◆ Assignment
Check each line of the entries for "flops" and report the ones that have it.

◆ Extracted data entries
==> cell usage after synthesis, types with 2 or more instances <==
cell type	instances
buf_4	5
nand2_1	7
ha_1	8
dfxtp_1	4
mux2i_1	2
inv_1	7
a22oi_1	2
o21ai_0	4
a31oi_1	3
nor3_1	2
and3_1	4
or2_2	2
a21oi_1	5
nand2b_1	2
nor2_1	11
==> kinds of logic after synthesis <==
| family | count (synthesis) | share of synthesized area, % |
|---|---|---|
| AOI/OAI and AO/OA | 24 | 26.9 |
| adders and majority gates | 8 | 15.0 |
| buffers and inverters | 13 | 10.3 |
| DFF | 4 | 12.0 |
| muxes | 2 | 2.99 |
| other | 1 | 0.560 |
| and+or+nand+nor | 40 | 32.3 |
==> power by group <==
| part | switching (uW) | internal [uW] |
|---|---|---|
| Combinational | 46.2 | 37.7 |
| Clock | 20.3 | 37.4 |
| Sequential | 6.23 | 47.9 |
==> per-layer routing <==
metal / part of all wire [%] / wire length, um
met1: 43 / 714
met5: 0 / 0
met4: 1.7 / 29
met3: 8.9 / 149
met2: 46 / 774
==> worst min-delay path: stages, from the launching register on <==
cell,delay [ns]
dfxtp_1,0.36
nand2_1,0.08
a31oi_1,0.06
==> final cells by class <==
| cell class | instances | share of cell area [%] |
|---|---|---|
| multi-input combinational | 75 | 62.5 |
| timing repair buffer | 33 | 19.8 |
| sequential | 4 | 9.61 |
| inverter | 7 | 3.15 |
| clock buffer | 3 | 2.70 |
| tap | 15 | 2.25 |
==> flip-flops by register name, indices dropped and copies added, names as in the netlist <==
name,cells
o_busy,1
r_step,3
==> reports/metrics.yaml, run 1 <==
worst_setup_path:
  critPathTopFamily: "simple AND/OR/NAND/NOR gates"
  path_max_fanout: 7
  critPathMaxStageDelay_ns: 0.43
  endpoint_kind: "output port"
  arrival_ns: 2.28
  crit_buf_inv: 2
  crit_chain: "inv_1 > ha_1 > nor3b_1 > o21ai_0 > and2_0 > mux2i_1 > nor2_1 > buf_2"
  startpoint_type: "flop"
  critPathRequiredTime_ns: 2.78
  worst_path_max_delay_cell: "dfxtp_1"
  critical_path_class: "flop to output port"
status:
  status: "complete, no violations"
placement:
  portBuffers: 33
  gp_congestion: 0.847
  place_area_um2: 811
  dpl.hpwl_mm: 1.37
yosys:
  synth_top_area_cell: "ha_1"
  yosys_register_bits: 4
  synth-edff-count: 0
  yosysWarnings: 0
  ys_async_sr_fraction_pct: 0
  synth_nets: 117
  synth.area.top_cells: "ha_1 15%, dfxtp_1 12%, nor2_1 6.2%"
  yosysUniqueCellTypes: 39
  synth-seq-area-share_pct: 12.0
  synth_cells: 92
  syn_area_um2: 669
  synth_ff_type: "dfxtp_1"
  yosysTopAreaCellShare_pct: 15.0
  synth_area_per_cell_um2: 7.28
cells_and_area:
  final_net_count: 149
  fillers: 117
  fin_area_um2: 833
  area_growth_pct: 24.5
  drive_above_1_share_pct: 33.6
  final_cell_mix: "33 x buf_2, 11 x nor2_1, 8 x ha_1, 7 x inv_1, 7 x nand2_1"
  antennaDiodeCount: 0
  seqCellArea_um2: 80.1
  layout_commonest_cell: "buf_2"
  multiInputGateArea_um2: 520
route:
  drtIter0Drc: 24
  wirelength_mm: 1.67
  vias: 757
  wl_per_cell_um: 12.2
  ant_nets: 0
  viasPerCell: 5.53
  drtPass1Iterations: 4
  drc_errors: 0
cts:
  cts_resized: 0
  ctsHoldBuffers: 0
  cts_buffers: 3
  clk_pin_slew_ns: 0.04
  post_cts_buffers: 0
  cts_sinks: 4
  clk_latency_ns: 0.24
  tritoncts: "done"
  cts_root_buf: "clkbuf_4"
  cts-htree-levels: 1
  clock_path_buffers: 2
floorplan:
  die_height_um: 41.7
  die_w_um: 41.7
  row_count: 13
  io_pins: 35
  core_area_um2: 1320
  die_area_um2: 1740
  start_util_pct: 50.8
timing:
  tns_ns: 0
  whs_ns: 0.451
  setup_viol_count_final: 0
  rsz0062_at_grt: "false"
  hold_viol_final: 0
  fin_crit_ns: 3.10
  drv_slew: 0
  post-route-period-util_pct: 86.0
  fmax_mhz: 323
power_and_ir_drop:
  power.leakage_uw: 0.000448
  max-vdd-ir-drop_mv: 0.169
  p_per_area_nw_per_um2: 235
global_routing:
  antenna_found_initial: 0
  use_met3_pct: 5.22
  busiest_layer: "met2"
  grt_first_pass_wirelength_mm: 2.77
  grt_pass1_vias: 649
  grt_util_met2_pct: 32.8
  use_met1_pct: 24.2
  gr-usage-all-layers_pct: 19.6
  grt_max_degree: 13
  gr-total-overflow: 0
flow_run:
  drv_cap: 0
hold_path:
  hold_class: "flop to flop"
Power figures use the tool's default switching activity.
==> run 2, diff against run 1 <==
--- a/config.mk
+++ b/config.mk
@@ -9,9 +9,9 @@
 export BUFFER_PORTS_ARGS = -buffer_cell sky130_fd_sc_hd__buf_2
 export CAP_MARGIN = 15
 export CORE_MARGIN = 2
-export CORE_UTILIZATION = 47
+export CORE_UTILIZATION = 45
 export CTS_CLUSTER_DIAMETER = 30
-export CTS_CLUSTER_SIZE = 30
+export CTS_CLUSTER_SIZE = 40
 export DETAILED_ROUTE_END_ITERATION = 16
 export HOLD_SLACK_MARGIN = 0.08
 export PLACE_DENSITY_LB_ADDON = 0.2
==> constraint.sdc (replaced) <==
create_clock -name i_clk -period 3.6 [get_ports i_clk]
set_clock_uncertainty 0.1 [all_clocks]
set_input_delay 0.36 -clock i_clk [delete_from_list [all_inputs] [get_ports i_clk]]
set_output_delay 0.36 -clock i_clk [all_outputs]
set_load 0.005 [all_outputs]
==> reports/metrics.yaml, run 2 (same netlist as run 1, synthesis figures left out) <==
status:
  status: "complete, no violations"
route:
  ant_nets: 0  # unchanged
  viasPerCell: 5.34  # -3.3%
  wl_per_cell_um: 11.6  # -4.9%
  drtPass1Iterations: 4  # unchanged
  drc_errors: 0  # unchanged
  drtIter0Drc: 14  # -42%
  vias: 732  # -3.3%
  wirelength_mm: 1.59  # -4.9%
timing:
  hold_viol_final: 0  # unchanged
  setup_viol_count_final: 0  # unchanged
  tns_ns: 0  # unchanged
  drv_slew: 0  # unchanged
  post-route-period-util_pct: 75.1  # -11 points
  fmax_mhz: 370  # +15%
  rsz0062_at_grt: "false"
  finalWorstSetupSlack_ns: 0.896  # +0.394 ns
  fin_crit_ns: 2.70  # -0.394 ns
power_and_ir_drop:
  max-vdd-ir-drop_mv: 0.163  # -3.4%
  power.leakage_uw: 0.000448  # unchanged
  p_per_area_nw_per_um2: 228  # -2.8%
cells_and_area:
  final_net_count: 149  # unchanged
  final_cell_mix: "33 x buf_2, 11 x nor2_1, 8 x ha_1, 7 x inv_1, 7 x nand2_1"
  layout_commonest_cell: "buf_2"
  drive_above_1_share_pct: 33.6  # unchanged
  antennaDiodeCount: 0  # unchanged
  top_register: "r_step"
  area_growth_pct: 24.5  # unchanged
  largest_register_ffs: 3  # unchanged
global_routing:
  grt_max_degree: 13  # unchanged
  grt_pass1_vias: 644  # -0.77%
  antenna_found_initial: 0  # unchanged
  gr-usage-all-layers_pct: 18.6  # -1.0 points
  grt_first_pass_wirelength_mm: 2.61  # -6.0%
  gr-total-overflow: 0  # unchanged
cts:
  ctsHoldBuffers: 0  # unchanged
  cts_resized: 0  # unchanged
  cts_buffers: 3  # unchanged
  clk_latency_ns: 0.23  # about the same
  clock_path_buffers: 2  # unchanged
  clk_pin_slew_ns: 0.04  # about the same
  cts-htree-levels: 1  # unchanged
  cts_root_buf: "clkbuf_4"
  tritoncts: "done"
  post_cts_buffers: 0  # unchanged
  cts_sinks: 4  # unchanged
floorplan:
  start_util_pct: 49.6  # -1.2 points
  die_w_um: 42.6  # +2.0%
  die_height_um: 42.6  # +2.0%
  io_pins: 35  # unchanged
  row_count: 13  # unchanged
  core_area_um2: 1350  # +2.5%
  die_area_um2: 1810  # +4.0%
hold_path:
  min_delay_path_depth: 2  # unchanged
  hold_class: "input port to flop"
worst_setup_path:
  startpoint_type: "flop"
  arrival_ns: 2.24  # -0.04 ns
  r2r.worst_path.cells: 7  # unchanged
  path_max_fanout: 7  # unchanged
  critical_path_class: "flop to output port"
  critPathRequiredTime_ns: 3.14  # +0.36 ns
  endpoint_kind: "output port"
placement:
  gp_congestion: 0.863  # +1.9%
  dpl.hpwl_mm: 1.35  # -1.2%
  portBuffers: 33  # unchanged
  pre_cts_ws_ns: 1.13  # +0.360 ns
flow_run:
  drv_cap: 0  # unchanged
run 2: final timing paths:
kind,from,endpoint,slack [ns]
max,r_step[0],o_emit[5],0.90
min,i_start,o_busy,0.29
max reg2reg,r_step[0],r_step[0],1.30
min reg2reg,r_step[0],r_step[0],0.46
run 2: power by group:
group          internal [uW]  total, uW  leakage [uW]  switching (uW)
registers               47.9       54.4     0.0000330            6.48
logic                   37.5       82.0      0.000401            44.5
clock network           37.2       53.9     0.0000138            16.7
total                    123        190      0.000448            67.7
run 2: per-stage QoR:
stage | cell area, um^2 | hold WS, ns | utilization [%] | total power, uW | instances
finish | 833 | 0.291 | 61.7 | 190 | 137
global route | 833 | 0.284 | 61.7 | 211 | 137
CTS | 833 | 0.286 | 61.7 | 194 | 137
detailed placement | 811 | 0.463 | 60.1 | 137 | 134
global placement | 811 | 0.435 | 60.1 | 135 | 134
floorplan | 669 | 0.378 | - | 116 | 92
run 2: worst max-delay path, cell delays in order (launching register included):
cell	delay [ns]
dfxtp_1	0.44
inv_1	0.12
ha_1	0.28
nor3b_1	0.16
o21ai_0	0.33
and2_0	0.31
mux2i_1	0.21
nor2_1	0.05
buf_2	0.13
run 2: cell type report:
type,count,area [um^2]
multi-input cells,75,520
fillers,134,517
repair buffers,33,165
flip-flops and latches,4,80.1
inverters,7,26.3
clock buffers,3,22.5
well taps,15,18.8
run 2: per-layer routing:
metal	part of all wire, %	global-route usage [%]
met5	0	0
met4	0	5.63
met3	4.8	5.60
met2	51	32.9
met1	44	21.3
## src/pfmt_pkg.sv

```systemverilog
package pfmt_pkg;

    // Parser modes, one-hot
    typedef enum logic [5:0] {
        M_PLAIN = 6'b000001,
        M_PCT   = 6'b000010,
        M_L1    = 6'b000100,
        M_L2    = 6'b001000,
        M_WAIT  = 6'b010000,
        M_STOP  = 6'b100000
    } t_mode;

    typedef enum logic [1:0] {
        CV_SDEC = 2'd0,
        CV_UDEC = 2'd1,
        CV_HEXL = 2'd2,
        CV_HEXU = 2'd3
    } t_conv;

    // Characters
    localparam logic [7:0] CH_NUL   = 8'h00;
    localparam logic [7:0] CH_SPACE = 8'h20;
    localparam logic [7:0] CH_PCT   = 8'h25;
    localparam logic [7:0] CH_MINUS = 8'h2d;
    localparam logic [7:0] CH_ZERO  = 8'h30;
    localparam logic [7:0] CH_UA    = 8'h41;
    localparam logic [7:0] CH_UX    = 8'h58;
    localparam logic [7:0] CH_LA    = 8'h61;
    localparam logic [7:0] CH_LD    = 8'h64;
    localparam logic [7:0] CH_LI    = 8'h69;
    localparam logic [7:0] CH_LL    = 8'h6c;
    localparam logic [7:0] CH_LU    = 8'h75;
    localparam logic [7:0] CH_LX    = 8'h78;

    // Digit stack: ten decimal digits at most
    localparam int STK_DEPTH = 10;
    localparam int SP_W      = 4;

    // floor(v / 10) == (v * DIV10_MAGIC) >> DIV10_SHIFT for any 32-bit v
    localparam logic [31:0] DIV10_MAGIC = 32'hcccccccd;
    localparam int          DIV10_SHIFT = 35;

    // Microcode
    typedef logic [2:0] t_step;

    typedef enum logic [2:0] {
        EM_NONE  = 3'd0,
        EM_MINUS = 3'd1,
        EM_ZERO  = 3'd2,
        EM_X     = 3'd3,
        EM_DIGIT = 3'd4
    } t_emit_sel;

    typedef enum logic [1:0] {
        OP_NONE = 2'd0,
        OP_NEG  = 2'd1,
        OP_DIV  = 2'd2
    } t_op;

    typedef enum logic [1:0] {
        JC_NEXT     = 2'd0,
        JC_NOT_NEG  = 2'd1,
        JC_QUOT_NZ  = 2'd2,
        JC_STACK_NZ = 2'd3
    } t_cond;

    typedef struct packed {
        t_emit_sel emit;
        t_op       op;
        t_cond     cond;
        t_step     target;
        logic      fin;     // end of program when the jump is not taken
    } t_ucw;

    localparam t_step ST_SDEC    = 3'd0;
    localparam t_step ST_NEG     = 3'd1;
    localparam t_step ST_DEC_DIV = 3'd2;
    localparam t_step ST_DEC_POP = 3'd3;
    localparam t_step ST_HEX     = 3'd4;
    localparam t_step ST_HEX_X   = 3'd5;
    localparam t_step ST_HEX_DIV = 3'd6;
    localparam t_step ST_HEX_POP = 3'd7;

    function automatic t_ucw pfmt_ucode(input t_step a);
        t_ucw uc;
        case (a)
            ST_SDEC:    uc = '{EM_NONE,  OP_NONE, JC_NOT_NEG,  ST_DEC_DIV, 1'b0};
            ST_NEG:     uc = '{EM_MINUS, OP_NEG,  JC_NEXT,     ST_DEC_DIV, 1'b0};
            ST_DEC_DIV: uc = '{EM_NONE,  OP_DIV,  JC_QUOT_NZ,  ST_DEC_DIV, 1'b0};
            ST_DEC_POP: uc = '{EM_DIGIT, OP_NONE, JC_STACK_NZ, ST_DEC_POP, 1'b1};
            ST_HEX:     uc = '{EM_ZERO,  OP_NONE, JC_NEXT,     ST_HEX_X,   1'b0};
            ST_HEX_X:   uc = '{EM_X,     OP_NONE, JC_NEXT,     ST_HEX_DIV, 1'b0};
            ST_HEX_DIV: uc = '{EM_NONE,  OP_DIV,  JC_QUOT_NZ,  ST_HEX_DIV, 1'b0};
            default:    uc = '{EM_DIGIT, OP_NONE, JC_STACK_NZ, ST_HEX_POP, 1'b1};
        endcase
        return uc;
    endfunction

    function automatic t_step pfmt_entry(input t_conv c);
        t_step s;
        case (c)
            CV_SDEC: s = ST_SDEC;
            CV_UDEC: s = ST_DEC_DIV;
            default: s = ST_HEX;
        endcase
        return s;
    endfunction

    // One output word request
    typedef struct packed {
        logic       vld;
        logic [7:0] ch;
        logic       last;
        logic       err;
    } t_emit_word;

    // Sequencer -> datapath
    typedef struct packed {
        logic  load;
        t_conv conv;
        logic  neg;
        logic  div;
        logic  pop;
    } t_dp_ctl;

    // Datapath -> sequencer
    typedef struct packed {
        logic       neg;
        logic       quot_nz;
        logic       more;        // digits left after popping the top one
        logic [7:0] digit_char;
    } t_dp_sts;

endpackage

```

## src/pfmt_parser.sv

```systemverilog
module pfmt_parser (
    input  logic                 i_clk,
    input  logic                 i_rst_n,
    input  logic                 i_take,
    input  logic                 i_action,
    input  logic [7:0]           i_char,
    output pfmt_pkg::t_emit_word o_emit,
    output logic                 o_start,
    output pfmt_pkg::t_conv      o_conv
);
    import pfmt_pkg::*;

    t_mode r_mode, n_mode;
    t_conv r_conv, n_conv;
    logic  r_seen, n_seen;
    logic  spec_ok;
    t_conv spec_conv;

    always_comb begin
        spec_ok   = 1'b1;
        spec_conv = CV_SDEC;
        case (i_char)
            CH_LD, CH_LI: spec_conv = CV_SDEC;
            CH_LU:        spec_conv = CV_UDEC;
            CH_LX:        spec_conv = CV_HEXL;
            CH_UX:        spec_conv = CV_HEXU;
            default:      spec_ok   = 1'b0;
        endcase
    end

    always_comb begin
        n_mode  = r_mode;
        n_conv  = r_conv;
        n_seen  = r_seen;
        o_emit  = '0;
        o_start = 1'b0;
        if (i_take) begin
            if (i_action) begin
                if (r_mode == M_WAIT) begin
                    o_start = 1'b1;
                    n_mode  = M_PLAIN;
                    n_seen  = 1'b0;
                end
            end else if (r_mode == M_WAIT) begin
                // format word while an argument is due: flag it, keep waiting
                o_emit.vld  = 1'b1;
                o_emit.last = 1'b1;
                o_emit.err  = 1'b1;
            end else if (i_char == CH_NUL) begin
                n_mode = M_PLAIN;
                n_seen = 1'b0;
            end else begin
                case (r_mode)
                    M_PCT, M_L1, M_L2: begin
                        if (r_mode == M_PCT && i_char == CH_LL) begin
                            n_seen = 1'b1;
                            n_mode = M_L1;
                        end else if (r_mode != M_PCT && r_seen && i_char == CH_SPACE) begin
                            n_mode = M_STOP;
                            n_seen = 1'b0;
                        end else if (r_mode == M_L1 && i_char == CH_LL) begin
                            n_mode = M_L2;
                        end else begin
                            n_seen = 1'b0;
                            n_mode = M_PLAIN;
                            if (spec_ok) begin
                                n_mode = M_WAIT;
                                n_conv = spec_conv;
                            end
                        end
                    end
                    M_STOP: begin
                    end
                    default: begin
                        if (i_char == CH_PCT) begin
                            n_mode = M_PCT;
                            n_seen = 1'b0;
                        end else begin
                            n_mode      = M_PLAIN;
                            o_emit.vld  = 1'b1;
                            o_emit.ch   = i_char;
                            o_emit.last = 1'b1;
                        end
                    end
                endcase
            end
        end
    end

    always_ff @(posedge i_clk) begin
        if (!i_rst_n) begin
            r_mode <= M_PLAIN;
            r_conv <= CV_SDEC;
            r_seen <= 1'b0;
        end else begin
            r_mode <= n_mode;
            r_conv <= n_conv;
            r_seen <= n_seen;
        end
    end

    assign o_conv = r_conv;

endmodule

```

◆ Task output
==> flip-flops by register name, indices dropped and copies added, names as in the netlist <==
flip-flops and latches,4,80.1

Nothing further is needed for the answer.